Bon, il y a une nuance. Le marché Polymarket porte sur l’issue précise de ce soir, un peu comme un pari sur le vainqueur du coup d’envoi. Celui de Kalshi vise plus large : le trophée final, avec un tableau qui reste jugé plus clément pour les Bleus. Les deux paris peuvent donc, en théorie, avoir chacun raison à leur façon. Un peu comme deux commentateurs qui ne regardent pas le même écran.
Un secteur qui a déjà encaissé 44,8 milliards sur un seul mois
Ce désaccord ponctuel ne doit pas cacher l’essentiel : l’ampleur prise par ces marchés depuis le coup d’envoi du tournoi, le 11 juin dernier. Sur le seul mois de juin, Kalshi, Polymarket et Polymarket US ont cumulé 44,8 milliards de dollars de volume, en hausse de 75% sur un mois.
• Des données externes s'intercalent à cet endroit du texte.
**src/pwcr_pkg.sv**
```systemverilog
`timescale 1ns / 1ps

package pwcr_pkg;

	// Widths fixed by the register map and the item fields.
	localparam int TimerW   = 16;
	localparam int StepW    = 10;
	localparam int CodeOutW = 32;
	localparam int AddrW    = 5;
	localparam int DataW    = 32;

	localparam int CODE_WIDTH_DEF = 32;

	localparam logic [TimerW-1:0] TIMER_MAX = '1;

	// Reset values of the configuration registers.
	localparam logic [TimerW-1:0] START_MIN_RST = 16'd3500;
	localparam logic [TimerW-1:0] START_MAX_RST = 16'd5000;
	localparam logic [TimerW-1:0] ONE_MIN_RST   = 16'd1200;
	localparam logic [TimerW-1:0] ONE_MAX_RST   = 16'd2000;
	localparam logic [TimerW-1:0] ZERO_MIN_RST  = 16'd100;
	localparam logic [TimerW-1:0] ZERO_MAX_RST  = 16'd800;
	localparam logic [TimerW-1:0] TIMEOUT_RST   = 16'd10000;
	localparam logic [StepW-1:0]  TICK_STEP_RST = 10'd10;

	// Register index, taken from the word address.
	typedef enum logic [2:0] {
		REG_START_MIN = 3'd0,
		REG_START_MAX = 3'd1,
		REG_ONE_MIN   = 3'd2,
		REG_ONE_MAX   = 3'd3,
		REG_ZERO_MIN  = 3'd4,
		REG_ZERO_MAX  = 3'd5,
		REG_TIMEOUT   = 3'd6,
		REG_TICK_STEP = 3'd7
	} reg_idx_t;

	typedef struct packed {
		logic [TimerW-1:0] start_min;
		logic [TimerW-1:0] start_max;
		logic [TimerW-1:0] one_min;
		logic [TimerW-1:0] one_max;
		logic [TimerW-1:0] zero_min;
		logic [TimerW-1:0] zero_max;
		logic [TimerW-1:0] timeout_width;
		logic [StepW-1:0]  tick_step;
	} cfg_t;

	typedef struct packed {
		logic [CodeOutW-1:0] code_bits;
		logic                receiving;
		logic                frame_end;
		logic                bit_taken;
	} res_t;

endpackage

```
**src/pwcr_in_if.sv**
```systemverilog
`timescale 1ns / 1ps

interface pwcr_in_if;
	logic valid;
	logic ready;
	logic line_level;

	modport source (output valid, output line_level, input ready);
	modport sink (input valid, input line_level, output ready);
endinterface

```
**src/pwcr_out_if.sv**
```systemverilog
`timescale 1ns / 1ps

interface pwcr_out_if;
	logic        valid;
	logic        ready;
	logic [31:0] code_bits;
	logic        receiving;
	logic        frame_end;
	logic        bit_taken;

	modport source (output valid, output code_bits, output receiving, output frame_end,
		output bit_taken, input ready);
	modport sink (input valid, input code_bits, input receiving, input frame_end,
		input bit_taken, output ready);
endinterface

```
**src/pwcr_cfg.sv**
```systemverilog
`timescale 1ns / 1ps

module pwcr_cfg (
	input  logic                        clk,
	input  logic                        arst_n,
	input  logic                        psel,
	input  logic                        penable,
	input  logic                        pwrite,
	input  logic [pwcr_pkg::AddrW-1:0]  paddr,
	input  logic [pwcr_pkg::DataW-1:0]  pwdata,
	output logic [pwcr_pkg::DataW-1:0]  prdata,
	output logic                        pready,
	output pwcr_pkg::cfg_t              cfg
);
	import pwcr_pkg::*;

	cfg_t     cfg_q;
	reg_idx_t idx;
	logic     wr_en;

	assign idx   = reg_idx_t'(paddr[AddrW-1:2]);
	assign wr_en = psel && penable && pwrite;
	assign pready = 1'b1;
	assign cfg   = cfg_q;

	// Register writes in the access phase.
	always_ff @(posedge clk or negedge arst_n) begin
		if (!arst_n) begin
			cfg_q.start_min     <= START_MIN_RST;
			cfg_q.start_max     <= START_MAX_RST;
			cfg_q.one_min       <= ONE_MIN_RST;
			cfg_q.one_max       <= ONE_MAX_RST;
			cfg_q.zero_min      <= ZERO_MIN_RST;
			cfg_q.zero_max      <= ZERO_MAX_RST;
			cfg_q.timeout_width <= TIMEOUT_RST;
			cfg_q.tick_step     <= TICK_STEP_RST;
		end else if (wr_en) begin
			unique case (idx)
				REG_START_MIN: cfg_q.start_min     <= pwdata[TimerW-1:0];
				REG_START_MAX: cfg_q.start_max     <= pwdata[TimerW-1:0];
				REG_ONE_MIN:   cfg_q.one_min       <= pwdata[TimerW-1:0];
				REG_ONE_MAX:   cfg_q.one_max       <= pwdata[TimerW-1:0];
				REG_ZERO_MIN:  cfg_q.zero_min      <= pwdata[TimerW-1:0];
				REG_ZERO_MAX:  cfg_q.zero_max      <= pwdata[TimerW-1:0];
				REG_TIMEOUT:   cfg_q.timeout_width <= pwdata[TimerW-1:0];
				REG_TICK_STEP: cfg_q.tick_step     <= pwdata[StepW-1:0];
			endcase
		end
	end

	// Read-back mux.
	always_comb begin
		unique case (idx)
			REG_START_MIN: prdata = DataW'(cfg_q.start_min);
			REG_START_MAX: prdata = DataW'(cfg_q.start_max);
			REG_ONE_MIN:   prdata = DataW'(cfg_q.one_min);
			REG_ONE_MAX:   prdata = DataW'(cfg_q.one_max);
			REG_ZERO_MIN:  prdata = DataW'(cfg_q.zero_min);
			REG_ZERO_MAX:  prdata = DataW'(cfg_q.zero_max);
			REG_TIMEOUT:   prdata = DataW'(cfg_q.timeout_width);
			REG_TICK_STEP: prdata = DataW'(cfg_q.tick_step);
		endcase
	end

endmodule

```
**src/pwcr_decode.sv**
```systemverilog
`timescale 1ns / 1ps

module pwcr_decode #(
	parameter int CODE_WIDTH = pwcr_pkg::CODE_WIDTH_DEF
) (
	input  logic           clk,
	input  logic           arst_n,
	input  logic           step,
	input  logic           level,
	input  pwcr_pkg::cfg_t cfg,
	output pwcr_pkg::res_t res
);
	import pwcr_pkg::*;

	localparam int ExtW = (CODE_WIDTH > CodeOutW) ? CODE_WIDTH : CodeOutW;

	logic                  was_high_q, armed_q;
	logic [TimerW-1:0]     high_timer_q, low_timer_q;
	logic [CODE_WIDTH-1:0] code_q;

	logic                  was_high_d, armed_d;
	logic [TimerW-1:0]     high_timer_d, low_timer_d;
	logic [CODE_WIDTH-1:0] code_d;
	logic                  end_d, taken_d;

	logic [TimerW:0]       timer_sum;
	logic [TimerW-1:0]     timer_sat;
	logic                  in_start, in_one, in_zero;
	logic [ExtW-1:0]       code_ext;

	// One shared adder: only the timer of the current steady level advances.
	assign timer_sum = (level ? {1'b0, high_timer_q} : {1'b0, low_timer_q})
		+ (TimerW+1)'(cfg.tick_step);
	assign timer_sat = timer_sum[TimerW] ? TIMER_MAX : timer_sum[TimerW-1:0];

	// Window checks on the finished high width.
	assign in_start = (high_timer_q >= cfg.start_min) && (high_timer_q <= cfg.start_max);
	assign in_one   = (high_timer_q >= cfg.one_min) && (high_timer_q <= cfg.one_max);
	assign in_zero  = (high_timer_q >= cfg.zero_min) && (high_timer_q <= cfg.zero_max);

	// Next state for one line sample.
	always_comb begin
		was_high_d   = was_high_q;
		armed_d      = armed_q;
		high_timer_d = high_timer_q;
		low_timer_d  = low_timer_q;
		code_d       = code_q;
		end_d        = 1'b0;
		taken_d      = 1'b0;
		if (level) begin
			if (!was_high_q) begin
				was_high_d   = 1'b1;
				high_timer_d = '0;
			end else begin
				high_timer_d = timer_sat;
				if (timer_sat > cfg.timeout_width && armed_q) begin
					armed_d = 1'b0;
					end_d   = 1'b1;
				end
			end
		end else begin
			if (was_high_q) begin
				was_high_d  = 1'b0;
				low_timer_d = '0;
				if (!armed_q) begin
					armed_d = in_start;
				end else begin
					// Overlapping windows shift a one and then a zero.
					if (in_one) begin
						code_d  = {code_d[CODE_WIDTH-2:0], 1'b1};
						taken_d = 1'b1;
					end
					if (in_zero) begin
						code_d  = {code_d[CODE_WIDTH-2:0], 1'b0};
						taken_d = 1'b1;
					end
				end
			end else begin
				low_timer_d = timer_sat;
				if (timer_sat > cfg.timeout_width && armed_q) begin
					armed_d = 1'b0;
					end_d   = 1'b1;
				end
			end
		end
	end

	// State registers, updated once per sample.
	always_ff @(posedge clk or negedge arst_n) begin
		if (!arst_n) begin
			was_high_q   <= 1'b0;
			armed_q      <= 1'b0;
			high_timer_q <= '0;
			low_timer_q  <= '0;
			code_q       <= '0;
		end else if (step) begin
			was_high_q   <= was_high_d;
			armed_q      <= armed_d;
			high_timer_q <= high_timer_d;
			low_timer_q  <= low_timer_d;
			code_q       <= code_d;
		end
	end

	// Result of this sample.
	assign code_ext      = ExtW'(code_d);
	assign res.code_bits = code_ext[CodeOutW-1:0];
	assign res.receiving = armed_d;
	assign res.frame_end = end_d;
	assign res.bit_taken = taken_d;

endmodule

```
**src/pulse_width_code_receiver.sv**
```systemverilog
`timescale 1ns / 1ps
// A line sample passes the input register, then the output register.
// One sample per cycle unless the output stalls; the decode is a single pass.
// The output register lets a new sample in while the last result waits.
// Reset (arst_n low, asynchronous) clears the timers, armed flag and code,
// and loads the configuration registers with their default values.

module pulse_width_code_receiver #(
	parameter int CODE_WIDTH = pwcr_pkg::CODE_WIDTH_DEF
) (
	input  logic                        clk,
	input  logic                        arst_n,
	pwcr_in_if.sink                     sample,
	pwcr_out_if.source                  result,
	input  logic                        psel,
	input  logic                        penable,
	input  logic                        pwrite,
	input  logic [pwcr_pkg::AddrW-1:0]  paddr,
	input  logic [pwcr_pkg::DataW-1:0]  pwdata,
	output logic [pwcr_pkg::DataW-1:0]  prdata,
	output logic                        pready
);
	import pwcr_pkg::*;

	cfg_t cfg;
	res_t res_d;
	res_t res_s2;
	logic valid_s1, level_s1, valid_s2;
	logic advance;

	pwcr_cfg u_cfg (
		.clk     (clk),
		.arst_n  (arst_n),
		.psel    (psel),
		.penable (penable),
		.pwrite  (pwrite),
		.paddr   (paddr),
		.pwdata  (pwdata),
		.prdata  (prdata),
		.pready  (pready),
		.cfg     (cfg)
	);

	pwcr_decode #(
		.CODE_WIDTH (CODE_WIDTH)
	) u_decode (
		.clk    (clk),
		.arst_n (arst_n),
		.step   (advance),
		.level  (level_s1),
		.cfg    (cfg),
		.res    (res_d)
	);

	// Stage 1 moves into the output register when that register is free.
	assign advance      = valid_s1 && (!valid_s2 || result.ready);
	assign sample.ready = !valid_s1 || advance;

	// Input register.
	always_ff @(posedge clk or negedge arst_n) begin
		if (!arst_n) begin
			valid_s1 <= 1'b0;
		end else if (sample.ready) begin
			valid_s1 <= sample.valid;
		end
	end

	always_ff @(posedge clk) begin
		if (sample.ready && sample.valid) begin
			level_s1 <= sample.line_level;
		end
	end

	// Output register.
	always_ff @(posedge clk or negedge arst_n) begin
		if (!arst_n) begin
			valid_s2 <= 1'b0;
		end else if (!valid_s2 || result.ready) begin
			valid_s2 <= valid_s1;
		end
	end

	always_ff @(posedge clk) begin
		if (advance) begin
			res_s2 <= res_d;
		end
	end

	assign result.valid     = valid_s2;
	assign result.code_bits = res_s2.code_bits;
	assign result.receiving = res_s2.receiving;
	assign result.frame_end = res_s2.frame_end;
	assign result.bit_taken = res_s2.bit_taken;

	// A frame end always drops the armed flag.
	assert property (@(posedge clk) disable iff (!arst_n)
		result.valid && result.frame_end |-> !result.receiving)
		else $error("frame_end reported while still receiving");

	// Bits are only taken inside an armed frame.
	assert property (@(posedge clk) disable iff (!arst_n)
		result.valid && result.bit_taken |-> result.receiving)
		else $error("bit taken outside an armed frame");

	// A timeout and a decoded bit come from different line phases.
	assert property (@(posedge clk) disable iff (!arst_n)
		result.valid |-> !(result.frame_end && result.bit_taken))
		else $error("frame_end and bit_taken on the same sample");

	// The decode state only moves when a sample leaves stage 1.
	assert property (@(posedge clk) disable iff (!arst_n)
		advance |-> valid_s1)
		else $error("decode stepped without a sample");

endmodule
```
**src/flat_wrapper.sv**
```systemverilog
// flat-port wrapper written by rule: the top's interface ports become plain ports
module pulse_width_code_receiver_flat import pwcr_pkg::*;
#(
	parameter int CODE_WIDTH = pwcr_pkg::CODE_WIDTH_DEF
)
  (clk, arst_n, psel, penable, pwrite, paddr, pwdata, prdata, pready, sample_valid, sample_line_level, sample_ready, result_valid, result_code_bits, result_receiving, result_frame_end, result_bit_taken, result_ready);
  pwcr_in_if sample_i ();
  pwcr_out_if result_i ();
  input  logic clk;
  input  logic arst_n;
  input  logic psel;
  input  logic penable;
  input  logic pwrite;
  input  logic [pwcr_pkg::AddrW-1:0] paddr;
  input  logic [pwcr_pkg::DataW-1:0] pwdata;
  output logic [pwcr_pkg::DataW-1:0] prdata;
  output logic pready;
  input wire logic [$bits(sample_i.valid)-1:0] sample_valid;
  input wire logic [$bits(sample_i.line_level)-1:0] sample_line_level;
  output wire logic [$bits(sample_i.ready)-1:0] sample_ready;
  output wire logic [$bits(result_i.valid)-1:0] result_valid;
  output wire logic [$bits(result_i.code_bits)-1:0] result_code_bits;
  output wire logic [$bits(result_i.receiving)-1:0] result_receiving;
  output wire logic [$bits(result_i.frame_end)-1:0] result_frame_end;
  output wire logic [$bits(result_i.bit_taken)-1:0] result_bit_taken;
  input wire logic [$bits(result_i.ready)-1:0] result_ready;
  assign sample_i.valid = sample_valid;
  assign sample_i.line_level = sample_line_level;
  assign sample_ready = sample_i.ready;
  assign result_valid = result_i.valid;
  assign result_code_bits = result_i.code_bits;
  assign result_receiving = result_i.receiving;
  assign result_frame_end = result_i.frame_end;
  assign result_bit_taken = result_i.bit_taken;
  assign result_i.ready = result_ready;
  pulse_width_code_receiver #(.CODE_WIDTH(CODE_WIDTH)) u_core (.clk(clk), .arst_n(arst_n), .sample(sample_i), .result(result_i), .psel(psel), .penable(penable), .pwrite(pwrite), .paddr(paddr), .pwdata(pwdata), .prdata(prdata), .pready(pready));
endmodule
```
Kalshi, partenaire officiel de l’évènement, y est pour beaucoup : 31,5 milliards de dollars échangés, soit +87,4%. Sur le marché dédié au vainqueur du tournoi, Kalshi a déjà attiré 832 millions de dollars de mises, dont 35% misés sur la France. Un chiffre qui, au plaisir du Journal du Coin, confirme les Bleus comme grand favori des parieurs avant même ce soir.
Le phénomène dépasse largement le foot. Nous rapportions d’ailleurs que Polymarket et Kalshi ont dépassé pour la première fois, en avril 2026, les 150 milliards de dollars de volume total cumulé depuis leur création. De quoi attirer les capitaux institutionnels : Kalshi a levé 1 milliard de dollars en mars, portant sa valorisation à 22 milliards, tandis que Polymarket, soutenu par l’Intercontinental Exchange, discute d’une levée à 15 milliards.
Sauf qu’en France, l’Autorité Nationale des Jeux (ANJ) leur a déjà sorti le carton rouge. Alors que les Bleus font l’actualité de ces plateformes ce soir, les Français, eux, n’ont pas le droit d’y parier : l’ANJ considère ces marchés comme des jeux d’argent illégaux et a fait géobloquer les principaux acteurs sur le territoire. On peut donc suivre les cotes en direct depuis Paris. Y jouer, en revanche, reste hors-jeu.
Qui aura raison, Polymarket ou Kalshi ? Réponse au coup de sifflet final, quelque part vers 23h. Ou plus tard, si Mbappé et les siens nous refont le coup des prolongations. Au-delà du score, ça dit surtout une chose : un marché prédictif reste un marché, avec ses biais, ses gros portefeuilles influents et ses lectures qui divergent selon d’où on regarde le terrain.